Matt Windbrook [contributed a `createSession({host, port})` factory in PR #33](https://github.com/obra/superpowers-chrome/pull/33). Two `createSession()` calls now return independent state-bags. Mutating one (calling `setProfileName`, `startChrome`, or `closeAllConnections`) has no effect on the other. I migrated the MCP and CLI to construct sessions explicitly.

That change made the rest of this release tractable. The old `chrome-ws-lib.js` was over 3,000 lines, with mutable module-scope state shared across every method. Testing it in pieces meant module-resetting gymnastics. With state moved into the session, the file split into 22 focused modules in `skills/browsing/lib/` plus two extracted page-side scripts in `lib/page-scripts/`: cookies, viewport, evaluation, mouse, navigation, capture, screenshots, and so on. Each module is its own file with one responsibility. Each gets its own test.

## Three tiers of tests

When the 2.0 work began, the project had 23 tests. v2.0.0 ships with 140.

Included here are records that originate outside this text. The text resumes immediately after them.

**config.mk**
```make
export PLATFORM = sky130hd
export DESIGN_NAME = alu_op_sequencer
export DESIGN_NICKNAME = d
export VERILOG_FILES = /design/src/rtl/alu_op_sequencer.sv
export SDC_FILE = /design/constraint.sdc
export NUM_CORES = 1
export LEC_CHECK = 0
export ABC_AREA = 1
export BUFFER_PORTS_ARGS = -buffer_cell sky130_fd_sc_hd__buf_4
export CORE_MARGIN = 2
export CORE_UTILIZATION = 30
export DETAILED_ROUTE_END_ITERATION = 10
export PLACE_DENSITY_LB_ADDON = 0.3
export REMOVE_ABC_BUFFERS = 1
export SETUP_SLACK_MARGIN = 0.4
export SLEW_MARGIN = 10
export SYNTH_ARGS = -nofsm -noshare
export SYNTH_HDL_FRONTEND = slang
export SYNTH_SLANG_ARGS = --single-unit
```
**constraint.sdc**
```tcl
create_clock -name clk -period 3 [get_ports clk]
set_clock_uncertainty 0.1 [all_clocks]
set_input_delay 0.3 -clock clk [delete_from_list [all_inputs] [get_ports clk]]
set_output_delay 0.3 -clock clk [all_outputs]
set_load 0.01 [all_outputs]
```
**src/rtl/alu_op_sequencer.sv**
```systemverilog
// Sequences one ALU operation at a time: single-cycle ops pass through the external ALU,
// while MULT/DIV/REMDER run a 32-step radix-2 iteration before the response is held for the consumer.
module alu_op_sequencer (
  input  logic        clk,
  input  logic        rst,
  input  logic        in_valid,
  output logic        in_ready,
  input  logic [5:0]  in_op,
  input  logic [31:0] in_a,
  input  logic [31:0] in_b,
  output logic [31:0] alu_a,
  output logic [31:0] alu_b,
  output logic [5:0]  alu_ctrl,
  input  logic [31:0] alu_result,
  input  logic        alu_zero,
  input  logic        alu_overflow,
  input  logic        alu_carry,
  input  logic        alu_negative,
  output logic        out_valid,
  input  logic        out_ready,
  output logic [31:0] out_result,
  output logic        out_zero,
  output logic        out_overflow,
  output logic        out_carry,
  output logic        out_negative
);

  localparam logic [5:0] OP_ADD    = 6'h00;
  localparam logic [5:0] OP_SUB    = 6'h01;
  localparam logic [5:0] OP_AND    = 6'h02;
  localparam logic [5:0] OP_OR     = 6'h03;
  localparam logic [5:0] OP_XOR    = 6'h04;
  localparam logic [5:0] OP_MULT   = 6'h08;
  localparam logic [5:0] OP_DIV    = 6'h09;
  localparam logic [5:0] OP_REMDER = 6'h0A;

  typedef enum logic [1:0] {
    IDLE = 2'd0,
    EXEC = 2'd1,
    ITER = 2'd2,
    DONE = 2'd3
  } state_t;

  // Shift-add step on {partial_high, multiplier_low}; after 32 steps it holds the full product.
  function automatic logic [63:0] mult_step(input logic [63:0] work, input logic [31:0] mcand);
    logic [32:0] sum;
    sum = {1'b0, work[63:32]} + {1'b0, (work[0] ? mcand : 32'd0)};
    return {sum, work[31:1]};
  endfunction

  // Restoring step on {remainder, dividend/quotient}; quotient bits shift in at the bottom.
  function automatic logic [63:0] div_step(input logic [63:0] work, input logic [31:0] divisor);
    logic [32:0] trial;
    logic [32:0] diff;
    trial = {work[63:32], work[31]};
    diff  = trial - {1'b0, divisor};
    if (!diff[32]) begin
      return {diff[31:0], work[30:0], 1'b1};
    end else begin
      return {trial[31:0], work[30:0], 1'b0};
    end
  endfunction

  state_t      state_r, state_s;
  logic [4:0]  count_r, count_s;
  logic [5:0]  op_r, op_s;
  logic [31:0] a_r, a_s, b_r, b_s;
  logic [63:0] work_r, work_s, step_s;
  logic        in_ready_r, in_ready_s;
  logic        out_valid_r, out_valid_s;
  logic [31:0] res_r, res_s;
  logic        zero_r, zero_s, ovf_r, ovf_s, carry_r, carry_s, neg_r, neg_s;

  // State and datapath registers; reset clears everything and reopens the input.
  always_ff @(posedge clk) begin
    if (rst) begin
      state_r     <= IDLE;
      count_r     <= 5'd0;
      op_r        <= 6'd0;
      a_r         <= 32'd0;
      b_r         <= 32'd0;
      work_r      <= 64'd0;
      in_ready_r  <= 1'b1;
      out_valid_r <= 1'b0;
      res_r       <= 32'd0;
      zero_r      <= 1'b0;
      ovf_r       <= 1'b0;
      carry_r     <= 1'b0;
      neg_r       <= 1'b0;
    end else begin
      state_r     <= state_s;
      count_r     <= count_s;
      op_r        <= op_s;
      a_r         <= a_s;
      b_r         <= b_s;
      work_r      <= work_s;
      in_ready_r  <= in_ready_s;
      out_valid_r <= out_valid_s;
      res_r       <= res_s;
      zero_r      <= zero_s;
      ovf_r       <= ovf_s;
      carry_r     <= carry_s;
      neg_r       <= neg_s;
    end
  end

  // Next-state and next-register logic.
  always_comb begin
    state_s     = state_r;
    count_s     = count_r;
    op_s        = op_r;
    a_s         = a_r;
    b_s         = b_r;
    work_s      = work_r;
    in_ready_s  = in_ready_r;
    out_valid_s = out_valid_r;
    res_s       = res_r;
    zero_s      = zero_r;
    ovf_s       = ovf_r;
    carry_s     = carry_r;
    neg_s       = neg_r;
    if (op_r == OP_MULT) begin
      step_s = mult_step(work_r, a_r);
    end else begin
      step_s = div_step(work_r, b_r);
    end

    case (state_r)
      IDLE: begin
        if (in_valid) begin
          op_s       = in_op;
          a_s        = in_a;
          b_s        = in_b;
          in_ready_s = 1'b0;
          count_s    = 5'd0;
          if (in_op == OP_MULT) begin
            work_s  = {32'd0, in_b};
            state_s = ITER;
          end else if (((in_op == OP_DIV) || (in_op == OP_REMDER)) && (in_b != 32'd0)) begin
            work_s  = {32'd0, in_a};
            state_s = ITER;
          end else begin
            work_s  = 64'd0;
            state_s = EXEC;
          end
        end else begin
          state_s = IDLE;
        end
      end
      EXEC: begin
        // DIV/REMDER only land here with a zero divisor.
        if (op_r == OP_DIV) begin
          res_s = 32'hFFFF_FFFF;
          ovf_s = 1'b0;
          carry_s = 1'b0;
        end else if (op_r == OP_REMDER) begin
          res_s = a_r;
          ovf_s = 1'b0;
          carry_s = 1'b0;
        end else begin
          res_s   = alu_result;
          ovf_s   = alu_overflow;
          carry_s = alu_carry;
        end
        if ((op_r == OP_DIV) || (op_r == OP_REMDER)) begin
          zero_s = (res_s == 32'd0);
          neg_s  = res_s[31];
        end else begin
          zero_s = alu_zero;
          neg_s  = alu_negative;
        end
        out_valid_s = 1'b1;
        state_s     = DONE;
      end
      ITER: begin
        work_s = step_s;
        if (count_r == 5'd31) begin
          case (op_r)
            OP_MULT:   res_s = step_s[31:0];
            OP_DIV:    res_s = step_s[31:0];
            OP_REMDER: res_s = step_s[63:32];
            default:   res_s = 32'd0;
          endcase
          ovf_s       = (op_r == OP_MULT) ? (step_s[63:32] != 32'd0) : 1'b0;
          carry_s     = 1'b0;
          zero_s      = (res_s == 32'd0);
          neg_s       = res_s[31];
          count_s     = 5'd0;
          out_valid_s = 1'b1;
          state_s     = DONE;
        end else begin
          count_s = count_r + 5'd1;
          state_s = ITER;
        end
      end
      DONE: begin
        // Reopening the input takes effect after this edge, so no accept coincides with retire.
        if (out_ready) begin
          out_valid_s = 1'b0;
          in_ready_s  = 1'b1;
          state_s     = IDLE;
        end else begin
          state_s = DONE;
        end
      end
      default: begin
        state_s     = IDLE;
        in_ready_s  = 1'b1;
        out_valid_s = 1'b0;
      end
    endcase
  end

  assign in_ready     = in_ready_r;
  assign alu_a        = a_r;
  assign alu_b        = b_r;
  assign alu_ctrl     = op_r;
  assign out_valid    = out_valid_r;
  assign out_result   = res_r;
  assign out_zero     = zero_r;
  assign out_overflow = ovf_r;
  assign out_carry    = carry_r;
  assign out_negative = neg_r;

endmodule

```
==> results of run 1 <==
-- metrics by stage --
step | util, % | cells | hold WS [ns] | power [mW] | TNS, ns
after global routing | 51.9 | 3765 | 0.0364 | 10.4 | -2.33
after detailed placement | 41.9 | 3606 | 0.359 | 6.66 | -9.12
after CTS | 47.7 | 3718 | 0.00184 | 9.38 | -0.198
final | 51.9 | 3765 | 0.0129 | 9.89 | -0.549
after floorplan | - | 2315 | 0.269 | 4.63 | -213.18
after global placement | 41.9 | 3606 | 0.355 | 6.63 | -9.15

- **Tier A** (per-lib unit tests): each `lib/*.js` gets a sibling test file. `sendCdpCommand` and `resolveWsUrl` are mocked via `test/lib/_helpers.mjs`. The mocks record every CDP call so tests can assert "click sent `Input.dispatchMouseEvent` once with these coordinates."
- **Tier B** (jsdom integration): the page-side scripts in `lib/page-scripts/` (markdown extractor, DOM summary) plus the inline `Runtime.evaluate` expressions `selectOption` builds. All of these get evaluated against a real DOM via jsdom.
- **Tier C** (real Chrome smoke): one file launches a headless Chrome on a unique profile and exercises navigate, click, fill, select, keyboardPress, screenshot, clearCookies, and the cross-session hide/show reconnect path against `data:` URLs.

We also added bundle drift detection. The MCP bundle (`mcp/dist/index.js`) loads `chrome-ws-lib.js` at runtime via `require()`. The bundler could inline it, but the lib is plain Node and inlining adds nothing. The runtime require has a downside, though: renaming a method silently breaks the bundle without any build-time error. A regex-scrape test verifies every `chromeLib.X(` call site in the bundle corresponds to an actual exported method on the session. A second test spawns the bundle, sends an MCP `initialize` request, and asserts a JSON-RPC response. A third script (`scripts/check-bundle-fresh.sh`) saves the committed `mcp/dist/` to a temp dir, rebuilds in place, diffs against the saved copy, and fails CI if they differ. That catches the case where `mcp/src/index.ts` changed and the bundle was never rebuilt.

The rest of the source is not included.